Releasing a strip every day, Smith spent just over two hours on any given page. Smith did most of his writing in the evenings during the week, and penciled a week worth of comics each weekend, using a Dixon Ticonderoga pencil on bristol board. He inked each strip with a Pentel brush pen, before erasing the pencil lines and scanning the strips into Adobe Photoshop. Smith admires the work of Harold Gray, Chester Gould, and Frank King.

Former bike shop worker Brian Griggs joined as a co-writer in late Spring 2010. The two collaborated through Google Docs; very rarely did they meet in person or talk on the phone. In October 2011, Kickstand Comics went on indefinite hiatus. After over 1,200 pages, Smith found it too difficult to make the webcomic financially sustainable, and creating it in addition to holding down other jobs proved too much. The webcomic continued to circulate on social media, and Smith and Griggs released a limited run of new strips at the start of 2015.

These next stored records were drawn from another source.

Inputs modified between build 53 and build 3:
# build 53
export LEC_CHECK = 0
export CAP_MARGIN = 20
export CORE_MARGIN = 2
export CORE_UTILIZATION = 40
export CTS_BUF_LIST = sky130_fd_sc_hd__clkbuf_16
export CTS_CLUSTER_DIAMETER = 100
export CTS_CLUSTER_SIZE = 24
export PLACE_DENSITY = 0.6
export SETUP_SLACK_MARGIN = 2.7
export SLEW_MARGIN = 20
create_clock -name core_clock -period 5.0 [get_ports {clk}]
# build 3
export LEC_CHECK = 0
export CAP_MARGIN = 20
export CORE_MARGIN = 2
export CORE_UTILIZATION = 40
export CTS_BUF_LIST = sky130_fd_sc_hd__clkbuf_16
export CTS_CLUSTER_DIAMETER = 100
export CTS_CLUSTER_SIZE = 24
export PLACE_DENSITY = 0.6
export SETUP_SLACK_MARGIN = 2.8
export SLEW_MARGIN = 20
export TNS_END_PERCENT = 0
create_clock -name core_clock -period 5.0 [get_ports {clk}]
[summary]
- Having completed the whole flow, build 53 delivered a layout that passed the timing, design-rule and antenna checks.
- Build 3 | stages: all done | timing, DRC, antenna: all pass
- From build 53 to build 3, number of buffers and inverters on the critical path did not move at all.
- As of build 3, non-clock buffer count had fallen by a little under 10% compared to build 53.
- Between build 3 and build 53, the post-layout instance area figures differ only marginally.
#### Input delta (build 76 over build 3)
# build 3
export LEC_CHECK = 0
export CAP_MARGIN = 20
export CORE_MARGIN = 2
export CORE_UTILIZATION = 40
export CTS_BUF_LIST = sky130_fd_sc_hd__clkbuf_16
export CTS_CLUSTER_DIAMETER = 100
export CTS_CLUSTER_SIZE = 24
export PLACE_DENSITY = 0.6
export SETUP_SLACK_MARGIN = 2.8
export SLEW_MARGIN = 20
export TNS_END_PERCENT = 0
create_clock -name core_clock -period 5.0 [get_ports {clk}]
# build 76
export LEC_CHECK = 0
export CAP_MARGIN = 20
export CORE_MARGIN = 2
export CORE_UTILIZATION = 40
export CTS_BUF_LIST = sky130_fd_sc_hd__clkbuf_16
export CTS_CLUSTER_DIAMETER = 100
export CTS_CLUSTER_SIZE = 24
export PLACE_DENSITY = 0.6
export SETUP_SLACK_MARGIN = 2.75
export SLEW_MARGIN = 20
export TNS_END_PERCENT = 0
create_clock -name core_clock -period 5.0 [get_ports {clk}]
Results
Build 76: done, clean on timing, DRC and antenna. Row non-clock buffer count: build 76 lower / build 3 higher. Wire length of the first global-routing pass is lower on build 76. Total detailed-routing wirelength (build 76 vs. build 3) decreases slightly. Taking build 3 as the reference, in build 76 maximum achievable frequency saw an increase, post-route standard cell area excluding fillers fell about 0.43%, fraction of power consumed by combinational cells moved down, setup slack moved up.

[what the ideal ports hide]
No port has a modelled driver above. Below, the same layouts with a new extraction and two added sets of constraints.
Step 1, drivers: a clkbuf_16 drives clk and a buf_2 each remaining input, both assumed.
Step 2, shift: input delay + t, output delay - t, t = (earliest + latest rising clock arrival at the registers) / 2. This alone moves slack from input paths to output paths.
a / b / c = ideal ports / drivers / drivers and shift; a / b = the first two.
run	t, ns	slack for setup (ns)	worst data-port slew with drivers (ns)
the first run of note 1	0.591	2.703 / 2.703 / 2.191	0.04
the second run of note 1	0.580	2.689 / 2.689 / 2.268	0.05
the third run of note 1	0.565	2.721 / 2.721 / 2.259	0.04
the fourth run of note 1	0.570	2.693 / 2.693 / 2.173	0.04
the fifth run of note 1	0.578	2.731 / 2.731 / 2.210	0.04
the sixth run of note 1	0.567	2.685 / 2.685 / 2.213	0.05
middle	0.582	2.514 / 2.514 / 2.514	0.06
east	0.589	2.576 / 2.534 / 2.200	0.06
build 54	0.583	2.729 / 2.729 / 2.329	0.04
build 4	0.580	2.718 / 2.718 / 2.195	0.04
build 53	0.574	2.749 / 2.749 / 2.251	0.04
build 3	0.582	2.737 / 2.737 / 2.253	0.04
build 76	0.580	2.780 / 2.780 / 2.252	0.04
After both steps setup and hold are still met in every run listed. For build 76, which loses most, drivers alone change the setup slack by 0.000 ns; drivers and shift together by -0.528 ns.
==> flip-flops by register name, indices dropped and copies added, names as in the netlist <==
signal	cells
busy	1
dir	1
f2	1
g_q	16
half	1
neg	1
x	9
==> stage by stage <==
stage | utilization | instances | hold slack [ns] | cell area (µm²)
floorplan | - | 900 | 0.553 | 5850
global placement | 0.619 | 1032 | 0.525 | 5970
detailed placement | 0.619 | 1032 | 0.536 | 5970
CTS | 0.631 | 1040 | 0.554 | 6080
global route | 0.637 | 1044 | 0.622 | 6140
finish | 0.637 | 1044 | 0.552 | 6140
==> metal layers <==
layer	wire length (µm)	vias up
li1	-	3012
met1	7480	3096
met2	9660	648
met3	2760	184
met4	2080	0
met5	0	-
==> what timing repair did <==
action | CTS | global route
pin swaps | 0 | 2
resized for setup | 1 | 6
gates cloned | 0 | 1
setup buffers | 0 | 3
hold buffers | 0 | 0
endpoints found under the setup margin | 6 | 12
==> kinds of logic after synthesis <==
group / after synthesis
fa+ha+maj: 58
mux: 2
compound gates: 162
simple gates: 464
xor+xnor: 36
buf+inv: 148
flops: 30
From an optimization exercise on the open Yosys and OpenROAD flow, aimed at small area, a short achievable clock period and few clock cycles per item; shortcuts taken in it are not production practice. RTL that was checked went through simulation tests only; none was proved equivalent to the original. Power figures rest on the tool's default switching activity, not on a simulated workload.

==> violet: inputs <==
==> flow/design.v <==
module crc16_ccitt (
    input  wire        clk,
    input  wire        init,    
    input  wire        en,      
    input  wire [7:0]  data_in,
    output reg  [15:0] crc,
    output reg  [15:0] crc_next
);
    function [15:0] crc_byte;
        input [15:0] c;
        input [7:0]  b;
        integer k;
        reg [15:0] r;
        begin
            r = c ^ {b, 8'h00};
            for (k = 0; k < 8; k = k + 1)
                r = r[15] ? ((r << 1) ^ 16'h1021) : (r << 1);
            crc_byte = r;
        end
    endfunction
    always @(*) begin
        if (init)
            crc_next = 16'hFFFF;
        else if (en)
            crc_next = crc_byte(crc, data_in);
        else
            crc_next = crc;
    end
    always @(posedge clk)
        crc <= crc_next;
endmodule
module rs_enc_255_223 (
    input  wire       clk,
    input  wire       en,
    input  wire       dat_nx,
    input  wire [7:0] data_nx,
    output wire [7:0] par_out
);
    function [7:0] gen_coef;
        input integer k;
        begin
            case (k)
                0:  gen_coef = 8'h01;  1:  gen_coef = 8'h5B;  2:  gen_coef = 8'h7F;
                3:  gen_coef = 8'h56;  4:  gen_coef = 8'h10;  5:  gen_coef = 8'h1E;
                6:  gen_coef = 8'h0D;  7:  gen_coef = 8'hEB;  8:  gen_coef = 8'h61;
                9:  gen_coef = 8'hA5;  10: gen_coef = 8'h08;  11: gen_coef = 8'h2A;
                12: gen_coef = 8'h36;  13: gen_coef = 8'h56;  14: gen_coef = 8'hAB;
                15: gen_coef = 8'h20;  16: gen_coef = 8'h71;  17: gen_coef = 8'h20;
                18: gen_coef = 8'hAB;  19: gen_coef = 8'h56;  20: gen_coef = 8'h36;
                21: gen_coef = 8'h2A;  22: gen_coef = 8'h08;  23: gen_coef = 8'hA5;
                24: gen_coef = 8'h61;  25: gen_coef = 8'hEB;  26: gen_coef = 8'h0D;
                27: gen_coef = 8'h1E;  28: gen_coef = 8'h10;  29: gen_coef = 8'h56;
                30: gen_coef = 8'h7F;  31: gen_coef = 8'h5B;
                default: gen_coef = 8'h01;
            endcase
        end
    endfunction
    function [7:0] gf_mul;
        input [7:0] a;
        input [7:0] b;
        integer k;
        reg [7:0] r;
        begin
            r = 8'h00;
            for (k = 7; k >= 0; k = k - 1) begin
                r = r[7] ? ((r << 1) ^ 8'h87) : (r << 1);
                if (b[k])
                    r = r ^ a;
            end
            gf_mul = r;
        end
    endfunction
    reg  [7:0] par [0:31];    
    reg  [7:0] fb;            
    assign par_out = par[0];
    wire [7:0] par0_nx = en ? (par[1] ^ gf_mul(fb, gen_coef(31))) : par[0];
    integer j;
    always @(posedge clk) begin
        fb <= (data_nx ^ par0_nx) & {8{dat_nx}};
        if (en) begin
            for (j = 0; j < 31; j = j + 1)
                par[j] <= par[j+1] ^ gf_mul(fb, gen_coef(31 - j));
            par[31] <= fb;
        end
    end
endmodule
Source: an optimization exercise on an open RTL-to-GDS flow (aim: small area, a short achievable clock period and few clock cycles per item). Production flows keep margins and buffers that such runs may drop. Where RTL was checked, it was by simulation tests only, not by an equivalence proof against the original.

==> inputs of exp/violet <==
Design sa_transform, start of the top module:
module sa_transform (
    input  wire        clk,
    input  wire        rst,           
    input  wire        in_valid,
    output wire        in_ready,
    input  wire [7:0]  in_sample,     
    output wire        out_valid,
    input  wire        out_ready,
    output wire [2:0]  out_bar,
    output wire [33:0] out_mag
);
    localparam W  = 64;
    localparam B  = 8;
    localparam AW = 20;               
    reg [5:0]   cnt;                  
    reg         d;                    
    reg [2:0]   dj;                   
    reg [7:0]   dsel;                 
    reg [7:0]   clrv;                 
    reg         blk;                  
    reg         xv;                   
    reg [7:0]   xin;                  
    reg         xp1;                  
    reg         xpl;                  
    reg [5:0]   fpos;                 
    reg         xbk;                  
    reg [7:0]   xu;                   
    reg [9:0]   x3;                   
    reg [9:0]   xn;                   
    reg [7:0]   zu;                   
    reg [9:0]   z3;                   
    reg [9:0]   zn;                   
    reg         xlast;                
    reg [127:0] creg;                 
    reg         v1, v2, v3, ov, sv;   
    reg [2:0]   b1, b2, b3, obar, sbar;  
    assign in_ready = !blk;
    wire take = in_valid && !blk && !rst;
    wire       ofree = !ov || out_ready;
    wire       adv   = !sv;                      
    wire       push  = v3 && adv;                
    wire       sv_n  = !ofree && (sv || push);
    wire       cap   = d && adv;                 
    wire       d_n   = xlast || (d && !(cap && dj == B - 1));
    wire [2:0] dj_n  = xlast ? 3'd0 : cap ? dj + 3'd1 : dj;
  ...
==> flow/config.mk <==
export PLATFORM = sky130hd
export DESIGN_NAME = sa_transform
export DESIGN_NICKNAME = sa_transform
export VERILOG_FILES = /design/flow/design.v
export SDC_FILE = /design/flow/constraint.sdc
export NUM_CORES = 4
export LEC_CHECK = 0
export CAP_MARGIN = 20
export CORE_MARGIN = 2
export CORE_UTILIZATION = 55
export PLACE_DENSITY = 0.7
export SLEW_MARGIN = 20
export SYNTH_MEMORY_MAX_BITS = 16384
==> flow/constraint.sdc <==
create_clock -name core_clock -period 10.0 [get_ports {clk}]
set_input_delay 2.0000 -clock core_clock [delete_from_list [all_inputs] [get_ports {clk}]]
set_output_delay 2.0000 -clock core_clock [all_outputs]
set_load 0.01 [all_outputs]
standard.sh (not shown) runs the stock make flow with config.mk's settings and CLKGATE_MAP_FILE= SYNTH_SCRIPT=/design/flow/synth_recipe.tcl, a recipe that flattens the netlist after the stock synthesis.
==> flow/flow/run.sh <==
#!/bin/bash
set -euo pipefail
bash standard.sh SETUP_SLACK_MARGIN=6.5 finish > standard.log 2>&1
==> inputs of exp/garnet, as changes to exp/violet <==
--- a/flow/design.v
+++ b/flow/design.v
@@ -53,85 +53,71 @@
     output wire [33:0] out_mag
 );
     localparam W  = 64;
     localparam B  = 8;
     localparam AW = 20;               
     reg [5:0]   cnt;                  
+    reg [5:0]   fpos;                 
     reg         d;                    
     reg [2:0]   dj;                   
     reg [7:0]   dsel;                 
     reg [7:0]   clrv;                 
     reg         blk;                  
-    reg         xv;                   
-    reg [7:0]   xin;                  
-    reg         xp1;                  
-    reg         xpl;                  
-    reg [5:0]   fpos;                 
-    reg         xbk;                  
     reg [7:0]   xu;                   
     reg [9:0]   x3;                   
     reg [9:0]   xn;                   
     reg [7:0]   zu;                   
     reg [9:0]   z3;                   
     reg [9:0]   zn;                   
     reg         xlast;                
     reg [127:0] creg;                 
-    reg         v1, v2, v3, ov, sv;   
-    reg [2:0]   b1, b2, b3, obar, sbar;  
+    reg         v1, v2, ov, sv;       
+    reg [2:0]   b1, b2, obar, sbar;   
     assign in_ready = !blk;
     wire take = in_valid && !blk && !rst;
     wire       ofree = !ov || out_ready;
     wire       adv   = !sv;                      
-    wire       push  = v3 && adv;                
+    wire       push  = v2 && adv;                
     wire       sv_n  = !ofree && (sv || push);
     wire       cap   = d && adv;                 
     wire       d_n   = xlast || (d && !(cap && dj == B - 1));
     wire [2:0] dj_n  = xlast ? 3'd0 : cap ? dj + 3'd1 : dj;
     wire       cap_n = d_n && !sv_n;             
-    wire       mv    = xv && !rst && !(xp1 && d && !(cap && dj == B - 1));
-    wire       xv_n  = take || (xv && !mv);
-    wire       xp1_n = take ? cnt == 6'd1 : xp1;
-    wire [7:0] u_x = xin ^ 8'h80;
-    wire [7:0] z_x = xbk ? ~u_x : u_x;
+    wire [5:0] cnt_n = take ? cnt + 6'd1 : cnt;
+    wire [5:0] fpos_n = cnt_n > 6'd32 ? 6'd0 - cnt_n : cnt_n;
+    wire [7:0] u_in = in_sample ^ 8'h80;
+    wire [7:0] z_in = cnt > 6'd32 ? ~u_in : u_in;
     wire [127:0] coefs;
     sa_coef_rom u_rom (.pos(fpos), .coefs(coefs));
     integer i;
     always @(posedge clk) begin
         creg <= coefs;
-        xu   <= mv ? u_x : 8'd0;
-        x3   <= mv ? {2'b00, u_x} + {1'b0, u_x, 1'b0} : 10'd0;
-        xn   <= mv ? 10'd0 - {2'b00, u_x} : 10'd0;
-        zu   <= mv ? z_x : 8'd0;
-        z3   <= mv ? {2'b00, z_x} + {1'b0, z_x, 1'b0} : 10'd0;
-        zn   <= mv ? 10'd0 - {2'b00, z_x} : 10'd0;
-        if (take) begin
-            xin  <= in_sample;
-            xp1  <= cnt == 6'd1;
-            xpl  <= cnt == W - 1;
-            fpos <= cnt > 6'd32 ? 6'd0 - cnt : cnt;
-            xbk  <= cnt > 6'd32;
-        end
+        xu   <= take ? u_in : 8'd0;
+        x3   <= take ? {2'b00, u_in} + {1'b0, u_in, 1'b0} : 10'd0;
+        xn   <= take ? 10'd0 - {2'b00, u_in} : 10'd0;
+        zu   <= take ? z_in : 8'd0;
+        z3   <= take ? {2'b00, z_in} + {1'b0, z_in, 1'b0} : 10'd0;
+        zn   <= take ? 10'd0 - {2'b00, z_in} : 10'd0;
         for (i = 0; i < B; i = i + 1) begin
             dsel[i] <= d_n && dj_n == i;
             clrv[i] <= rst || (cap_n && dj_n == i);
         end
         if (rst) begin
             cnt   <= 6'd0;
-            xv    <= 1'b0;
+            fpos  <= 6'd0;
             xlast <= 1'b0;
             d     <= 1'b0;
             dj    <= 3'd0;
             blk   <= 1'b0;
         end else begin
-            if (take)
-                cnt <= cnt + 6'd1;
-            xv    <= xv_n;
-            xlast <= mv && xpl;
+            cnt   <= cnt_n;
+            fpos  <= fpos_n;
+            xlast <= take && cnt == W - 1;
             d     <= d_n;
             dj    <= dj_n;
-            blk   <= xv_n && xp1_n && d_n && !(cap_n && dj_n == B - 1);
+            blk   <= cnt_n == 6'd1 && d_n && !(cap_n && dj_n == B - 1);
         end
     end
     wire [AW-1:0] s_a [0:B-1];
     wire [AW-1:0] c_a [0:B-1];
     wire [AW-1:0] s_b [0:B-1];
     wire [AW-1:0] c_b [0:B-1];
@@ -163,66 +149,58 @@
             sb_m = sb_m | ({AW{dsel[i]}} & s_b[i]);
             cb_m = cb_m | ({AW{dsel[i]}} & c_b[i]);
         end
     end
     wire [AW-1:0] va = sa_m + ca_m;              
     wire [AW-1:0] vb = sb_m + cb_m;              
-    reg [AW-1:0] ra, rb;                         
-    wire [14:0]  wa2 = ra[18:4] ^ {15{ra[19]}};
-    wire         ea2 = ra[19] && ra[3:0] == 4'd0;
-    wire [14:0]  wb2 = rb[18:4] ^ {15{rb[19]}};
-    wire         eb2 = rb[19] && rb[3:0] == 4'd0;
+    reg [14:0]   wa, wb;
+    reg          ea, eb;
     reg [123:0] q;                              
-    reg [30:0]   m3;                             
     reg [30:0]   omag;
     reg [30:0]   smag;                           
     wire [123:0] q_n;
     wire [30:0]   mag2;
-    sa_sq1 u_sq1 (.wa(wa2), .ea(ea2), .wb(wb2), .eb(eb2), .y(q_n));
+    sa_sq1 u_sq1 (.wa(wa), .ea(ea), .wb(wb), .eb(eb), .y(q_n));
     sa_sq2 u_sq2 (.y(q), .z(mag2));
     always @(posedge clk) begin
         if (rst) begin
             v1 <= 1'b0;
             v2 <= 1'b0;
-            v3 <= 1'b0;
             ov <= 1'b0;
             sv <= 1'b0;
         end else begin
             sv <= sv_n;
             if (ofree)
                 ov <= sv || push;
             if (adv) begin
                 v1 <= d;
                 v2 <= v1;
-                v3 <= v2;
             end
         end
         if (ofree) begin
             if (sv) begin
                 obar <= sbar;
                 omag <= smag;
             end else if (push) begin
-                obar <= b3;
-                omag <= m3;
+                obar <= b2;
+                omag <= mag2;
             end
         end else if (push) begin
-            sbar <= b3;
-            smag <= m3;
-        end
-        if (adv && v2) begin
-            b3 <= b2;
-            m3 <= mag2;
+            sbar <= b2;
+            smag <= mag2;
         end
         if (adv && v1) begin
             b2 <= b1;
             q  <= q_n;
         end
         if (cap) begin
             b1 <= dj;
-            ra <= va;
-            rb <= vb;
+            wa <= va[18:4] ^ {15{va[19]}};
+            ea <= va[19] && va[3:0] == 4'd0;
+            wb <= vb[18:4] ^ {15{vb[19]}};
+            eb <= vb[19] && vb[3:0] == 4'd0;
         end
     end
     assign out_valid = ov;
     assign out_bar   = obar;
     assign out_mag   = {3'b000, omag};
 endmodule
==> inputs of exp/quartz, as changes to exp/violet <==
--- a/flow/design.v
+++ b/flow/design.v
@@ -53,85 +53,71 @@
     output wire [33:0] out_mag
 );
     localparam W  = 64;
     localparam B  = 8;
     localparam AW = 20;               
     reg [5:0]   cnt;                  
+    reg [5:0]   fpos;                 
     reg         d;                    
     reg [2:0]   dj;                   
     reg [7:0]   dsel;                 
     reg [7:0]   clrv;                 
     reg         blk;                  
-    reg         xv;                   
-    reg [7:0]   xin;                  
-    reg         xp1;                  
-    reg         xpl;                  
-    reg [5:0]   fpos;                 
-    reg         xbk;                  
     reg [7:0]   xu;                   
     reg [9:0]   x3;                   
     reg [9:0]   xn;                   
     reg [7:0]   zu;                   
     reg [9:0]   z3;                   
     reg [9:0]   zn;                   
     reg         xlast;                
     reg [127:0] creg;                 
-    reg         v1, v2, v3, ov, sv;   
-    reg [2:0]   b1, b2, b3, obar, sbar;  
+    reg         v1, v2, ov, sv;       
+    reg [2:0]   b1, b2, obar, sbar;   
     assign in_ready = !blk;
     wire take = in_valid && !blk && !rst;
     wire       ofree = !ov || out_ready;
     wire       adv   = !sv;                      
-    wire       push  = v3 && adv;                
+    wire       push  = v2 && adv;                
     wire       sv_n  = !ofree && (sv || push);
     wire       cap   = d && adv;                 
     wire       d_n   = xlast || (d && !(cap && dj == B - 1));
     wire [2:0] dj_n  = xlast ? 3'd0 : cap ? dj + 3'd1 : dj;
     wire       cap_n = d_n && !sv_n;             
-    wire       mv    = xv && !rst && !(xp1 && d && !(cap && dj == B - 1));
-    wire       xv_n  = take || (xv && !mv);
-    wire       xp1_n = take ? cnt == 6'd1 : xp1;
-    wire [7:0] u_x = xin ^ 8'h80;
-    wire [7:0] z_x = xbk ? ~u_x : u_x;
+    wire [5:0] cnt_n = take ? cnt + 6'd1 : cnt;
+    wire [5:0] fpos_n = cnt_n > 6'd32 ? 6'd0 - cnt_n : cnt_n;
+    wire [7:0] u_in = in_sample ^ 8'h80;
+    wire [7:0] z_in = cnt > 6'd32 ? ~u_in : u_in;
     wire [127:0] coefs;
     sa_coef_rom u_rom (.pos(fpos), .coefs(coefs));
     integer i;
     always @(posedge clk) begin
         creg <= coefs;
-        xu   <= mv ? u_x : 8'd0;
-        x3   <= mv ? {2'b00, u_x} + {1'b0, u_x, 1'b0} : 10'd0;
-        xn   <= mv ? 10'd0 - {2'b00, u_x} : 10'd0;
-        zu   <= mv ? z_x : 8'd0;
-        z3   <= mv ? {2'b00, z_x} + {1'b0, z_x, 1'b0} : 10'd0;
-        zn   <= mv ? 10'd0 - {2'b00, z_x} : 10'd0;
-        if (take) begin
-            xin  <= in_sample;
-            xp1  <= cnt == 6'd1;
-            xpl  <= cnt == W - 1;
-            fpos <= cnt > 6'd32 ? 6'd0 - cnt : cnt;
-            xbk  <= cnt > 6'd32;
-        end
+        xu   <= take ? u_in : 8'd0;
+        x3   <= take ? {2'b00, u_in} + {1'b0, u_in, 1'b0} : 10'd0;
+        xn   <= take ? 10'd0 - {2'b00, u_in} : 10'd0;
+        zu   <= take ? z_in : 8'd0;
+        z3   <= take ? {2'b00, z_in} + {1'b0, z_in, 1'b0} : 10'd0;
+        zn   <= take ? 10'd0 - {2'b00, z_in} : 10'd0;
         for (i = 0; i < B; i = i + 1) begin
             dsel[i] <= d_n && dj_n == i;
             clrv[i] <= rst || (cap_n && dj_n == i);
         end
         if (rst) begin
             cnt   <= 6'd0;
-            xv    <= 1'b0;
+            fpos  <= 6'd0;
             xlast <= 1'b0;
             d     <= 1'b0;
             dj    <= 3'd0;
             blk   <= 1'b0;
         end else begin
-            if (take)
-                cnt <= cnt + 6'd1;
-            xv    <= xv_n;
-            xlast <= mv && xpl;
+            cnt   <= cnt_n;
+            fpos  <= fpos_n;
+            xlast <= take && cnt == W - 1;
             d     <= d_n;
             dj    <= dj_n;
-            blk   <= xv_n && xp1_n && d_n && !(cap_n && dj_n == B - 1);
+            blk   <= cnt_n == 6'd1 && d_n && !(cap_n && dj_n == B - 1);
         end
     end
     wire [AW-1:0] s_a [0:B-1];
     wire [AW-1:0] c_a [0:B-1];
     wire [AW-1:0] s_b [0:B-1];
     wire [AW-1:0] c_b [0:B-1];
@@ -163,66 +149,58 @@
             sb_m = sb_m | ({AW{dsel[i]}} & s_b[i]);
             cb_m = cb_m | ({AW{dsel[i]}} & c_b[i]);
         end
     end
     wire [AW-1:0] va = sa_m + ca_m;              
     wire [AW-1:0] vb = sb_m + cb_m;              
-    reg [AW-1:0] ra, rb;                         
-    wire [14:0]  wa2 = ra[18:4] ^ {15{ra[19]}};
-    wire         ea2 = ra[19] && ra[3:0] == 4'd0;
-    wire [14:0]  wb2 = rb[18:4] ^ {15{rb[19]}};
-    wire         eb2 = rb[19] && rb[3:0] == 4'd0;
+    reg [14:0]   wa, wb;
+    reg          ea, eb;
     reg [123:0] q;                              
-    reg [30:0]   m3;                             
     reg [30:0]   omag;
     reg [30:0]   smag;                           
     wire [123:0] q_n;
     wire [30:0]   mag2;
-    sa_sq1 u_sq1 (.wa(wa2), .ea(ea2), .wb(wb2), .eb(eb2), .y(q_n));
+    sa_sq1 u_sq1 (.wa(wa), .ea(ea), .wb(wb), .eb(eb), .y(q_n));
     sa_sq2 u_sq2 (.y(q), .z(mag2));
     always @(posedge clk) begin
         if (rst) begin
             v1 <= 1'b0;
             v2 <= 1'b0;
-            v3 <= 1'b0;
             ov <= 1'b0;
             sv <= 1'b0;
         end else begin
             sv <= sv_n;
             if (ofree)
                 ov <= sv || push;
             if (adv) begin
                 v1 <= d;
                 v2 <= v1;
-                v3 <= v2;
             end
         end
         if (ofree) begin
             if (sv) begin
                 obar <= sbar;
                 omag <= smag;
             end else if (push) begin
-                obar <= b3;
-                omag <= m3;
+                obar <= b2;
+                omag <= mag2;
             end
         end else if (push) begin
-            sbar <= b3;
-            smag <= m3;
-        end
-        if (adv && v2) begin
-            b3 <= b2;
-            m3 <= mag2;
+            sbar <= b2;
+            smag <= mag2;
         end
         if (adv && v1) begin
             b2 <= b1;
             q  <= q_n;
         end
         if (cap) begin
             b1 <= dj;
-            ra <= va;
-            rb <= vb;
+            wa <= va[18:4] ^ {15{va[19]}};
+            ea <= va[19] && va[3:0] == 4'd0;
+            wb <= vb[18:4] ^ {15{vb[19]}};
+            eb <= vb[19] && vb[3:0] == 4'd0;
         end
     end
     assign out_valid = ov;
     assign out_bar   = obar;
     assign out_mag   = {3'b000, omag};
 endmodule
==> flow/run.sh (new file) <==
#!/bin/bash
# synth_recipe.tcl (not shown) runs the flow's synth.tcl, then flattens the netlist and writes it again
# the make line also repeats each setting of config.mk as NAME=value (left out here)
make -C /OpenROAD-flow-scripts/flow DESIGN_CONFIG=/design/flow/config.mk WORK_HOME=/design/flow/orfs CLKGATE_MAP_FILE= SYNTH_SCRIPT=/design/flow/synth_recipe.tcl finish
Settings changed: CORE_UTILIZATION 55 to 40, PLACE_DENSITY 0.7 to 0.6.
removed: flow/flow/run.sh
removed: flow/standard.sh
==> flow_summary.toml <==
[placed_design]
placed_area_um2 = 80300

[routing]
drt_iter0_markers = 6995

[finish]
fin_util_pct = 61.1
n_all_buffers = 263

[run_status]
status = "no timing/DRC/antenna violations"
[end of results for exp/violet]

Because of a successful fundraising through Kickstarter.com in 2012, the second, third, and fourth volume of Kickstand Comics were released. These compiled the webstrips up to October 2011, along with unpublished material and reprints of interviews with the cartoonist, were also created and are available. A successful Kickstarter campaign in November 2015 resulted in a fifth and sixth volume to be published. The webcomic ran regularly throughout 2016 and early 2017, publishing strips that appear in the printed Volume 6.

==Impact==
Kickstand Comics saw over 10,000 unique visitors per week in 2009. Caitlin Giddings of Bicycling Magazine described Kickstand Comics as "bike culture's best-known webcomic."